### src/rtl/pcm_serial_rx.sv
// pcm_serial_rx: serial PCM byte receiver with a small sample FIFO.
// Shifts in MSB-first bytes framed by fsync on bclk_en strobes, tags each
// byte with the companding law seen at bit 7, and queues the tagged bytes
// for a downstream G711 expander through a valid/ready head interface.
module pcm_serial_rx #(
  parameter int DEPTH = 4,
  parameter int LVL_W = 3
) (
  input  logic             clk,
  input  logic             rst_n,
  input  logic             bclk_en,
  input  logic             fsync,
  input  logic             sdata,
  input  logic             law,
  output logic [7:0]       pcm,
  output logic             pcm_law,
  output logic             pcm_valid,
  input  logic             pcm_ready,
  output logic [LVL_W-1:0] level,
  output logic             overrun,
  output logic             frame_err,
  input  logic             clr_err
);

  localparam int AW = (DEPTH > 1) ? $clog2(DEPTH) : 1;

  typedef enum logic {
    IDLE  = 1'b0,
    SHIFT = 1'b1
  } state_t;

  state_t           state_q;
  logic [2:0]       cnt_q;
  logic [7:0]       sr_q;
  logic             tag_q;
  logic             frame_err_q;
  logic             push_q;
  logic [7:0]       push_byte_q;
  logic             push_law_q;

  logic [7:0]       mem_q     [DEPTH];
  logic             mem_law_q [DEPTH];
  logic [LVL_W-1:0] wr_q;
  logic [LVL_W-1:0] rd_q;
  logic [7:0]       last_q;
  logic             last_law_q;
  logic             overrun_q;

  logic [LVL_W-1:0] level_d;
  logic             empty;
  logic             full;
  logic             pop;
  logic             wr_en;
  logic             drop;

  // Frame FSM: bit counter, shift register, law tag, and the one-cycle
  // completed-byte strobe that feeds the FIFO on the following edge.
  always_ff @(posedge clk or negedge rst_n) begin
    if (!rst_n) begin
      state_q     <= IDLE;
      cnt_q       <= 3'd0;
      sr_q        <= 8'h00;
      tag_q       <= 1'b0;
      frame_err_q <= 1'b0;
      push_q      <= 1'b0;
    end else begin
      push_q      <= 1'b0;
      frame_err_q <= 1'b0;
      if (bclk_en) begin
        case (state_q)
          IDLE: begin
            if (fsync) begin
              sr_q    <= {sdata, 7'b0};
              tag_q   <= law;
              cnt_q   <= 3'd1;
              state_q <= SHIFT;
            end
          end
          SHIFT: begin
            if (fsync) begin
              // Early frame sync: drop the partial byte, restart on this bit.
              frame_err_q <= 1'b1;
              sr_q        <= {sdata, 7'b0};
              tag_q       <= law;
              cnt_q       <= 3'd1;
            end else if (cnt_q == 3'd7) begin
              push_q  <= 1'b1;
              sr_q    <= 8'h00;
              cnt_q   <= 3'd0;
              state_q <= IDLE;
            end else begin
              sr_q[3'd7 - cnt_q] <= sdata;
              cnt_q              <= cnt_q + 3'd1;
            end
          end
          default: state_q <= IDLE;
        endcase
      end
    end
  end

  // Completed byte and its law tag, captured alongside the push strobe.
  always_ff @(posedge clk) begin
    if (bclk_en && !fsync && state_q == SHIFT && cnt_q == 3'd7) begin
      push_byte_q <= {sr_q[7:1], sdata};
      push_law_q  <= tag_q;
    end
  end

  // Pointers carry one extra wrap bit so a full FIFO is distinct from empty.
  always_comb begin
    level_d = wr_q - rd_q;
    empty   = (level_d == '0);
    full    = (level_d == LVL_W'(DEPTH));
    pop     = !empty && pcm_ready;
    wr_en   = push_q && (!full || pop);
    drop    = push_q && full && !pop;
  end

  // FIFO storage; a push while full is only accepted when the head pops too.
  always_ff @(posedge clk) begin
    if (wr_en) begin
      mem_q[wr_q[AW-1:0]]     <= push_byte_q;
      mem_law_q[wr_q[AW-1:0]] <= push_law_q;
    end
  end

  // FIFO pointers, last-popped hold register and sticky overrun flag.
  always_ff @(posedge clk or negedge rst_n) begin
    if (!rst_n) begin
      wr_q       <= '0;
      rd_q       <= '0;
      last_q     <= 8'h00;
      last_law_q <= 1'b0;
      overrun_q  <= 1'b0;
    end else begin
      if (wr_en) wr_q <= wr_q + LVL_W'(1);
      if (pop) begin
        rd_q       <= rd_q + LVL_W'(1);
        last_q     <= mem_q[rd_q[AW-1:0]];
        last_law_q <= mem_law_q[rd_q[AW-1:0]];
      end
      // A new overrun outranks a clear arriving on the same edge.
      if (drop) overrun_q <= 1'b1;
      else if (clr_err) overrun_q <= 1'b0;
    end
  end

  // Head-of-FIFO presentation; an empty FIFO keeps showing the last pop.
  always_comb begin
    pcm_valid = !empty;
    pcm       = empty ? last_q : mem_q[rd_q[AW-1:0]];
    pcm_law   = empty ? last_law_q : mem_law_q[rd_q[AW-1:0]];
    level     = level_d;
    overrun   = overrun_q;
    frame_err = frame_err_q;
  end

endmodule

> [PROBLEM TO SOLVE]: Copy out the lines of the data where the string "DEPTH" occurs.

> [FINISHED EXERCISE]:
  parameter int DEPTH = 4,
  localparam int AW = (DEPTH > 1) ? $clog2(DEPTH) : 1;
  logic [7:0]       mem_q     [DEPTH];
  logic             mem_law_q [DEPTH];
    full    = (level_d == LVL_W'(DEPTH));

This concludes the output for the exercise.